───── Exercise input

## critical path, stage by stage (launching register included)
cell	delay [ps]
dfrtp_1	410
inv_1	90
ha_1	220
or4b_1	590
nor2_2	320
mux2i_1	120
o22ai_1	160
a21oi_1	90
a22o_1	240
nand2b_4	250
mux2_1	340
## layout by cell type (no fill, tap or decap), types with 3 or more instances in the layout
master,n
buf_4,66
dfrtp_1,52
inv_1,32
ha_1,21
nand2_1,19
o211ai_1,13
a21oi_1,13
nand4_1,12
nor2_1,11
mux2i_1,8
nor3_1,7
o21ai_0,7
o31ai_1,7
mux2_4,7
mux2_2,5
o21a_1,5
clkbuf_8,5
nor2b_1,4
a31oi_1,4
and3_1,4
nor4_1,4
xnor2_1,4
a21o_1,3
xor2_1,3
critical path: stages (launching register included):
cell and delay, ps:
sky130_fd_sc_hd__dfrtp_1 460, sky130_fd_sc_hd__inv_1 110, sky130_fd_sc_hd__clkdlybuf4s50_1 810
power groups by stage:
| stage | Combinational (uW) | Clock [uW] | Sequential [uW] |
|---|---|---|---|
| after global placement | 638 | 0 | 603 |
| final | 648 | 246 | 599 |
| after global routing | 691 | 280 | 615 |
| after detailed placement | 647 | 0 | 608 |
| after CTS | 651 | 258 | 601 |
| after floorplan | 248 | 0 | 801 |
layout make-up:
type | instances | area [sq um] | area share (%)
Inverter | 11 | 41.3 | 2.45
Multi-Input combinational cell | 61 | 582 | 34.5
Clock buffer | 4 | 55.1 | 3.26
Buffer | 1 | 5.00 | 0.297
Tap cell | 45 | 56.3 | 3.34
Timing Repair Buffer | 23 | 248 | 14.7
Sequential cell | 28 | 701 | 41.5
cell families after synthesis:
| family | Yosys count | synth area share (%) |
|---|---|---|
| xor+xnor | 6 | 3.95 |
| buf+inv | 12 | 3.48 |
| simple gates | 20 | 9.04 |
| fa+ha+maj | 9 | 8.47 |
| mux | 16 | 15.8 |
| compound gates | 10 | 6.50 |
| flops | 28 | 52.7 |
## src/rtl/wb_stage_pipe_pkg.sv

```systemverilog
// Shared definitions for the MEM/WB write-back stage: write-back source
// encodings, load-type encodings and default datapath widths.
package wb_stage_pipe_pkg;

  localparam int WB_DATA_W_DEF     = 32;
  localparam int WB_REG_ADDR_W_DEF = 5;
  localparam int WB_SRC_W          = 2;
  localparam int LD_TYPE_W         = 3;

  // Write-back source select carried on MemToReg.
  typedef enum logic [WB_SRC_W-1:0] {
    WB_SRC_ALU  = 2'd0,
    WB_SRC_MEM  = 2'd1,
    WB_SRC_PC   = 2'd2,
    WB_SRC_ZERO = 2'd3
  } wb_src_e;

  // Load width/extension carried on LoadType; unlisted codes act as LD_W.
  typedef enum logic [LD_TYPE_W-1:0] {
    LD_W  = 3'd0,
    LD_B  = 3'd1,
    LD_BU = 3'd2,
    LD_H  = 3'd3,
    LD_HU = 3'd4
  } load_type_e;

endpackage

```

## src/rtl/wb_stage_pipe_if.sv

```systemverilog
// MEM-to-WB bus: MEM-stage results going into the stage and the
// register-file write port / forwarding bus coming out of it.
// There is no handshake: the bus is sampled every unstalled cycle, and the
// WB-side signals are valid whenever WBValid is high; WBRegWrite is already
// qualified and may be used directly as the register-file write enable.
interface wb_stage_pipe_if #(
  parameter int DATA_W     = 32,
  parameter int REG_ADDR_W = 5
);
  // MEM-stage side
  logic                  InValid;
  logic                  RegWrite;
  logic [REG_ADDR_W-1:0] WriteReg;
  logic [1:0]            MemToReg;
  logic [2:0]            LoadType;
  logic [1:0]            ByteOffset;
  logic [DATA_W-1:0]     ALUResult;
  logic [DATA_W-1:0]     ReadData;
  logic [DATA_W-1:0]     PC;
  // WB-stage side
  logic                  WBValid;
  logic                  WBRegWrite;
  logic [REG_ADDR_W-1:0] WBWriteReg;
  logic [DATA_W-1:0]     WBWriteData;

  // Upstream producer / downstream consumer of the stage.
  modport master (
    output InValid, RegWrite, WriteReg, MemToReg, LoadType, ByteOffset,
           ALUResult, ReadData, PC,
    input  WBValid, WBRegWrite, WBWriteReg, WBWriteData
  );

  // The write-back stage itself.
  modport slave (
    input  InValid, RegWrite, WriteReg, MemToReg, LoadType, ByteOffset,
           ALUResult, ReadData, PC,
    output WBValid, WBRegWrite, WBWriteReg, WBWriteData
  );
endinterface

```

## src/rtl/wb_stage_pipe_load_formatter.sv

```systemverilog
// Purely combinational sub-word load formatter (little-endian).
// Picks the addressed byte or halfword out of the raw memory word and
// sign- or zero-extends it; LW and unlisted codes pass the word through.
module wb_stage_pipe_load_formatter
  import wb_stage_pipe_pkg::*;
#(
  parameter int DATA_W = WB_DATA_W_DEF
) (
  input  logic [DATA_W-1:0]    read_data_i,
  input  logic [LD_TYPE_W-1:0] load_type_i,
  input  logic [1:0]           byte_offset_i,
  output logic [DATA_W-1:0]    data_o
);

  logic [7:0]  byte_lane;
  logic [15:0] half_lane;

  // Lane extraction; the low offset bit is ignored for halfwords.
  always_comb begin
    byte_lane = read_data_i[{byte_offset_i, 3'b000} +: 8];
    half_lane = read_data_i[{byte_offset_i[1], 4'b0000} +: 16];
  end

  // Width and extension selection.
  always_comb begin
    data_o = read_data_i;
    case (load_type_i)
      LD_B:    data_o = {{(DATA_W-8){byte_lane[7]}}, byte_lane};
      LD_BU:   data_o = {{(DATA_W-8){1'b0}}, byte_lane};
      LD_H:    data_o = {{(DATA_W-16){half_lane[15]}}, half_lane};
      LD_HU:   data_o = {{(DATA_W-16){1'b0}}, half_lane};
      default: data_o = read_data_i;
    endcase
  end

endmodule

```

## src/rtl/wb_stage_pipe.sv

```systemverilog
// Registered MEM/WB write-back stage. One pipeline register with
// flush (priority) and stall; outputs derive only from registered fields,
// so the stage adds exactly one cycle and has no input-to-output path.
// Optional feature macro: WB_PERF_CNT_EN adds RetireCount/BubbleCount.
module wb_stage_pipe
  import wb_stage_pipe_pkg::*;
#(
  parameter int DATA_W           = WB_DATA_W_DEF,
  parameter int REG_ADDR_W       = WB_REG_ADDR_W_DEF,
  parameter int ZERO_REG_PROTECT = 1
) (
  input  logic           Clk,
  input  logic           Rst,
  input  logic           Stall,
  input  logic           Flush,
  wb_stage_pipe_if.slave bus
`ifdef WB_PERF_CNT_EN
  ,
  output logic [31:0]    RetireCount,
  output logic [31:0]    BubbleCount
`endif
);

  localparam bit ZeroProtect = (ZERO_REG_PROTECT != 0);

  // Stage register fields
  logic                  valid_q,       valid_d;
  logic                  reg_write_q,   reg_write_d;
  logic [REG_ADDR_W-1:0] write_reg_q,   write_reg_d;
  logic [WB_SRC_W-1:0]   mem_to_reg_q,  mem_to_reg_d;
  logic [LD_TYPE_W-1:0]  load_type_q,   load_type_d;
  logic [1:0]            byte_offset_q, byte_offset_d;
  logic [DATA_W-1:0]     alu_result_q,  alu_result_d;
  logic [DATA_W-1:0]     read_data_q,   read_data_d;
  logic [DATA_W-1:0]     pc_q,          pc_d;

  logic [DATA_W-1:0]     load_data;
  logic [DATA_W-1:0]     src_data;
  logic                  dest_is_zero;

  // Next-state: flush inserts a bubble, stall holds, otherwise capture.
  always_comb begin
    valid_d       = valid_q;
    reg_write_d   = reg_write_q;
    write_reg_d   = write_reg_q;
    mem_to_reg_d  = mem_to_reg_q;
    load_type_d   = load_type_q;
    byte_offset_d = byte_offset_q;
    alu_result_d  = alu_result_q;
    read_data_d   = read_data_q;
    pc_d          = pc_q;
    if (Flush) begin
      valid_d = 1'b0;
    end else if (!Stall) begin
      valid_d       = bus.InValid;
      reg_write_d   = bus.RegWrite;
      write_reg_d   = bus.WriteReg;
      mem_to_reg_d  = bus.MemToReg;
      load_type_d   = bus.LoadType;
      byte_offset_d = bus.ByteOffset;
      alu_result_d  = bus.ALUResult;
      read_data_d   = bus.ReadData;
      pc_d          = bus.PC;
    end
  end

  // Stage register; reset discards any instruction in flight.
  always_ff @(posedge Clk or posedge Rst) begin
    if (Rst) begin
      valid_q       <= 1'b0;
      reg_write_q   <= 1'b0;
      write_reg_q   <= '0;
      mem_to_reg_q  <= '0;
      load_type_q   <= '0;
      byte_offset_q <= '0;
      alu_result_q  <= '0;
      read_data_q   <= '0;
      pc_q          <= '0;
    end else begin
      valid_q       <= valid_d;
      reg_write_q   <= reg_write_d;
      write_reg_q   <= write_reg_d;
      mem_to_reg_q  <= mem_to_reg_d;
      load_type_q   <= load_type_d;
      byte_offset_q <= byte_offset_d;
      alu_result_q  <= alu_result_d;
      read_data_q   <= read_data_d;
      pc_q          <= pc_d;
    end
  end

  wb_stage_pipe_load_formatter #(
    .DATA_W(DATA_W)
  ) u_load_formatter (
    .read_data_i  (read_data_q),
    .load_type_i  (load_type_q),
    .byte_offset_i(byte_offset_q),
    .data_o       (load_data)
  );

  // Write-back source select.
  always_comb begin
    src_data = '0;
    case (mem_to_reg_q)
      WB_SRC_ALU:  src_data = alu_result_q;
      WB_SRC_MEM:  src_data = load_data;
      WB_SRC_PC:   src_data = pc_q;
      WB_SRC_ZERO: src_data = '0;
      default:     src_data = '0;
    endcase
  end

  // Output qualification: bubbles never write and present zero data.
  always_comb begin
    dest_is_zero    = (write_reg_q == '0);
    bus.WBValid     = valid_q;
    bus.WBRegWrite  = valid_q & reg_write_q & ~(ZeroProtect & dest_is_zero);
    bus.WBWriteReg  = write_reg_q;
    bus.WBWriteData = valid_q ? src_data : '0;
  end

`ifdef WB_PERF_CNT_EN
  logic        hold;
  logic [31:0] retire_cnt_q, retire_cnt_d;
  logic [31:0] bubble_cnt_q, bubble_cnt_d;

  // A cycle counts only when the register advances, so a stalled
  // instruction or bubble is counted once, when it leaves.
  always_comb begin
    hold         = Stall & ~Flush;
    retire_cnt_d = retire_cnt_q;
    bubble_cnt_d = bubble_cnt_q;
    if (!hold) begin
      if (valid_q) retire_cnt_d = retire_cnt_q + 32'd1;
      else         bubble_cnt_d = bubble_cnt_q + 32'd1;
    end
  end

  // Performance counters, wrapping modulo 2^32.
  always_ff @(posedge Clk or posedge Rst) begin
    if (Rst) begin
      retire_cnt_q <= '0;
      bubble_cnt_q <= '0;
    end else begin
      retire_cnt_q <= retire_cnt_d;
      bubble_cnt_q <= bubble_cnt_d;
    end
  end

  assign RetireCount = retire_cnt_q;
  assign BubbleCount = bubble_cnt_q;
`endif

endmodule

```

## src/flat_wrapper.sv

```systemverilog
// flat-port wrapper written by rule: the top's interface ports become plain ports
module wb_stage_pipe_flat import wb_stage_pipe_pkg::*;
#(
  parameter int DATA_W           = WB_DATA_W_DEF,
  parameter int REG_ADDR_W       = WB_REG_ADDR_W_DEF,
  parameter int ZERO_REG_PROTECT = 1
)
  (Clk, Rst, Stall, Flush, bus_InValid, bus_RegWrite, bus_WriteReg, bus_MemToReg, bus_LoadType, bus_ByteOffset, bus_ALUResult, bus_ReadData, bus_PC, bus_WBValid, bus_WBRegWrite, bus_WBWriteReg, bus_WBWriteData);
  wb_stage_pipe_if #(.DATA_W(DATA_W), .REG_ADDR_W(REG_ADDR_W)) bus_i ();
  input  logic Clk;
  input  logic Rst;
  input  logic Stall;
  input  logic Flush;
  input wire logic [$bits(bus_i.InValid)-1:0] bus_InValid;
  input wire logic [$bits(bus_i.RegWrite)-1:0] bus_RegWrite;
  input wire logic [$bits(bus_i.WriteReg)-1:0] bus_WriteReg;
  input wire logic [$bits(bus_i.MemToReg)-1:0] bus_MemToReg;
  input wire logic [$bits(bus_i.LoadType)-1:0] bus_LoadType;
  input wire logic [$bits(bus_i.ByteOffset)-1:0] bus_ByteOffset;
  input wire logic [$bits(bus_i.ALUResult)-1:0] bus_ALUResult;
  input wire logic [$bits(bus_i.ReadData)-1:0] bus_ReadData;
  input wire logic [$bits(bus_i.PC)-1:0] bus_PC;
  output wire logic [$bits(bus_i.WBValid)-1:0] bus_WBValid;
  output wire logic [$bits(bus_i.WBRegWrite)-1:0] bus_WBRegWrite;
  output wire logic [$bits(bus_i.WBWriteReg)-1:0] bus_WBWriteReg;
  output wire logic [$bits(bus_i.WBWriteData)-1:0] bus_WBWriteData;
  assign bus_i.InValid = bus_InValid;
  assign bus_i.RegWrite = bus_RegWrite;
  assign bus_i.WriteReg = bus_WriteReg;
  assign bus_i.MemToReg = bus_MemToReg;
  assign bus_i.LoadType = bus_LoadType;
  assign bus_i.ByteOffset = bus_ByteOffset;
  assign bus_i.ALUResult = bus_ALUResult;
  assign bus_i.ReadData = bus_ReadData;
  assign bus_i.PC = bus_PC;
  assign bus_WBValid = bus_i.WBValid;
  assign bus_WBRegWrite = bus_i.WBRegWrite;
  assign bus_WBWriteReg = bus_i.WBWriteReg;
  assign bus_WBWriteData = bus_i.WBWriteData;
  wb_stage_pipe #(.DATA_W(DATA_W), .REG_ADDR_W(REG_ADDR_W), .ZERO_REG_PROTECT(ZERO_REG_PROTECT)) u_core (.Clk(Clk), .Rst(Rst), .Stall(Stall), .Flush(Flush), .bus(bus_i));
endmodule
```

## config.mk

```make
export PLATFORM = sky130hd
export DESIGN_NAME = wb_stage_pipe_flat
export DESIGN_NICKNAME = d
export VERILOG_FILES = /design/src/rtl/wb_stage_pipe_pkg.sv /design/src/rtl/wb_stage_pipe_if.sv /design/src/rtl/wb_stage_pipe_load_formatter.sv /design/src/rtl/wb_stage_pipe.sv /design/src/flat_wrapper.sv
export SDC_FILE = /design/constraint.sdc
export NUM_CORES = 1
export LEC_CHECK = 0
export ABC_CLOCK_PERIOD_IN_PS = 9700
export BUFFER_PORTS_ARGS = -buffer_cell sky130_fd_sc_hd__buf_4
export CAP_MARGIN = 30
export CORE_UTILIZATION = 25
export DETAILED_ROUTE_END_ITERATION = 10
export PLACE_DENSITY = 0.44
export SYNTH_ARGS = -nofsm -noshare
export SYNTH_HDL_FRONTEND = slang
export SYNTH_SLANG_ARGS = --single-unit
```

## constraint.sdc

```tcl
create_clock -name Clk -period 9.7 [get_ports Clk]
set_input_delay 0.485 -clock Clk [delete_from_list [all_inputs] [get_ports Clk]]
set_output_delay 0.485 -clock Clk [all_outputs]
set_load 0.02 [all_outputs]
```

==> summary.md <==
| Metric | Value |
|---|---|
| Chip Height | between 150 and 200 um |
| Reg clk slew, reported paths | 0.07 ns |
| CP Cell Sequence | buf_4 -> nand2b_1 -> nor2_1 -> nand3_2 -> o22ai_1 -> buf_4 |
| Achievable clock frequency | between 0.2 and 0.3 GHz |
| Final WL | roughly 17000 um |
| Core footprint | around 22000 um2 |
| Leak | about 0.0032 uW |
| RSZ-0062 raised after global routing | false |
| Gr usage total | 15.1% |
| Required time worst endpoint | approximately 9 ns |
| Worst-path maximum fanout | 40 |
| CTS Buffer Depth | 2 |
| Worst hold path type | in2async |
| Largest net degree at the start of global routing | a little over 80 |
| EDFF count, synth | 0 |
| Maxcap violations | 0 |
| Count of cells resized by post-cts repair | 0 |
| Share of layout cells above drive strength 1 | 49.3% |
| Number of port buffers | between 150 and 200 |
| Sequential area share after synthesis | 49.3% |
| Post-Syn Instances | roughly 470 |
| Hold-fix buffers, CTS | 0 |
| Die area | 23000 um2 |
| Yosys top cell by area | dfrtp_1 |
| Post-synth top cells | dfrtp_1 (110), mux2_2 (104), mux2i_1 (30) |
| Synth top area cells | dfrtp_1 (49%), mux2_2 (21%), mux2i_1 (5.4%) |
| NumNets Final | just over 700 |
| DP HPWL | 12200 um |
| CP Capture Type | output pin |
| Wire per inst | between 15 and 20 um |
| CP arrival | ~2.9 ns |
| Cell Area, Synth | 5590 um2 |
| Family with the most delay on the worst path | simple AND/OR/NAND/NOR gates |
| Num CTS Buffers | 9 |
| Die width | between 150 and 200 um |
| Top-count cell post-synth | dfrtp_1 |
| Row Count | between 50 and 60 |
| Crit-path max cell delay | 0.64 ns |
| #FFs+latches synth | 110 |
| Final setup TNS | 0 ns |
| Area growth from synthesis to layout | 30.5% |
| Mapped Nets | a little under 600 |
| Status | complete, no violations |
| 1st-pass router iterations | 4 |
| Relative slew slack | 42.8% |
| Post-CTS setup repair buffer count | 0 |
| CTS tree | yes |
| 1st-iter DRT viols | 181 |
| DRC | 0 |
| # fillers | between 2000 and 2500 |
| CTS root buffer | clkbuf_16 |
| WP buf/inv | 2 |
| Synth top area share | slightly below 50% |
| CP max stage cell | nor2_1 |
| CP Launch Type | flop |
| Vias in the first global route | 4392 |
| Cell mode on critical path | buf_4 |
| Synth Area per Inst | approximately 12 um2 |
| Prevailing post-synth register cell | dfrtp_1 |
| Synth cell types | between 40 and 50 |
| Number of diodes | 0 |
| First-pass GRT wire length | approximately 26000 um |
| Final ANT Viol Nets | 0 |
| Final period utilization | 34.7% |
| Clk_skew | 0 ns |
| I/O pin cnt | around 150 |
| Grt ovf | 0 |
| Fin. Hold Viols | 0 |
| WS Path Type | reg2out |
| Ys async rst share | 100% |
| YS warnings | 0 |
| Fin crit period | roughly 3.4 ns |
| GPL Wtd Cong | roughly 0.81 |
| Worst skew pair latency | 0.34 ns |
| Routed vias/inst | 4.73 |
| Max Transition Viols Final | 0 |
| Final setup violating endpoints | 0 |
| Initial core utilization | 25.5% |
| Worst Tran Pin Value | 0.858 ns |
| Sinks on Clock Net | 110 |
| H-tree depth | 3 |
| Initial antenna violation count | 1 |
| Hold WS | 0.252 ns |
| Pwr/cell area | ~180 nW/um2 |
| Vias | between 4000 and 5000 |
| Worst IR Drop VDD | around 0.084 mV |
## where the power goes
group          leakage (uW)  internal, uW  switching (uW)
clock              0.000137           200             168
sequential          0.00130           525            62.9
combinational       0.00174           170             163
total               0.00318           895             394
## through the flow
step	util [%]	total power (uW)	cell area [um2]	setup slack, ns	cells
global placement	31.7	927	6950	6.71	870
CTS	33.2	1310	7260	6.30	888
floorplan	-	803	5590	6.31	468
detailed placement	31.9	933	6980	6.71	872
finish	33.3	1290	7290	6.33	889
global route	33.3	1370	7290	6.05	889
## flip-flops by register name, indices dropped and copies added, names as in the netlist
signal and cells:
u_core.alu_result_q 32, u_core.bus.WBValid 1, u_core.bus.WBWriteReg 5, u_core.byte_offset_q 2, u_core.load_type_q 3, u_core.mem_to_reg_q 2
u_core.pc_q 32, u_core.read_data_q 32, u_core.reg_write_q 1
## metal layers
metal | up-vias | wire length, um | track usage (%)
li1 | 1986 | - | -
met4 | 2 | 211 | 4.16
met5 | - | 12 | 0
met1 | 2097 | 7560 | 20.5
met3 | 14 | 954 | 3.92
met2 | 102 | 7790 | 23.8
## cells in the final DEF (no fill, tap or decap), types with 3 or more instances in the layout
cell type  instances
buf_4            156
dfrtp_1          109
mux2_2           104
mux2i_1           30
o21ai_0           29
o22ai_1           24
nand2_1           20
nor2_1            20
a21oi_1           15
inv_1             11
clkbuf_16          9
o221ai_1           7
a221o_1            7
a21o_1             5
o21ai_1            5
nor3_1             5
a211oi_1           4
o21ba_2            4
clkbuf_1           3
## worst paths after layout
| path | depth (start not counted) | from | slack [ns] | to |
|---|---|---|---|---|
| worst max-delay path | 6 | u_core.mem_to_reg_q[1]$_DFFE_PP0P_ | 6.33 | bus_WBWriteData[27] |
| worst min-delay path | 2 | Rst | 0.25 | u_core.bus.WBWriteReg[3]$_DFFE_PP0P_ |
| worst max register to register | 2 | u_core.byte_offset_q[1]$_DFFE_PP0P_ | 8.39 | u_core.byte_offset_q[1]$_DFFE_PP0P_ |
| worst min register to register | 1 | u_core.alu_result_q[27]$_DFFE_PP0P_ | 0.51 | u_core.alu_result_q[27]$_DFFE_PP0P_ |
| max in group asynchronous | 3 | Rst | 8.21 | u_core.pc_q[14]$_DFFE_PP0P_ |
| min in group Clk | 2 | Flush | 0.32 | u_core.bus.WBValid$_DFFE_PP0P_ |
## worst register-to-register path, cell delays in order (launching register included)
cell	delay [ns]
dfrtp_1	0.91
inv_1	0.13
o21ai_0	0.20
## cell type report
class | instances | area [um2] | area share (%)
clock buffers | 12 | 236 | 3.24
clock inverters | 4 | 47.5 | 0.652
inverters | 14 | 57.6 | 0.789
multi-input cells | 310 | 2610 | 35.8
flip-flops and latches | 110 | 2750 | 37.8
well taps | 280 | 350 | 4.80
repair buffers | 159 | 1230 | 16.9
## cell families (layout without fill, tap and decap cells)
| logic type | Yosys count | in the layout | synth area share [%] |
|---|---|---|---|
| fa+ha+maj | 2 | 2 | 0.381 |
| compound gates | 110 | 110 | 13.3 |
| buf+inv | 48 | 189 | 4.12 |
| mux | 137 | 137 | 27.1 |
| flops | 110 | 110 | 49.3 |
| simple gates | 60 | 60 | 5.53 |
| xor+xnor | 1 | 1 | 0.291 |
(Power assumes the default switching activity.)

──────────

The task :: Which lines run from the one containing "189 | 4.12 |" to the end of the entries above? Quote exactly those, and only those.

Written solution ::
| buf+inv | 48 | 189 | 4.12 |
| mux | 137 | 137 | 27.1 |
| flops | 110 | 110 | 49.3 |
| simple gates | 60 | 60 | 5.53 |
| xor+xnor | 1 | 1 | 0.291 |
(Power assumes the default switching activity.)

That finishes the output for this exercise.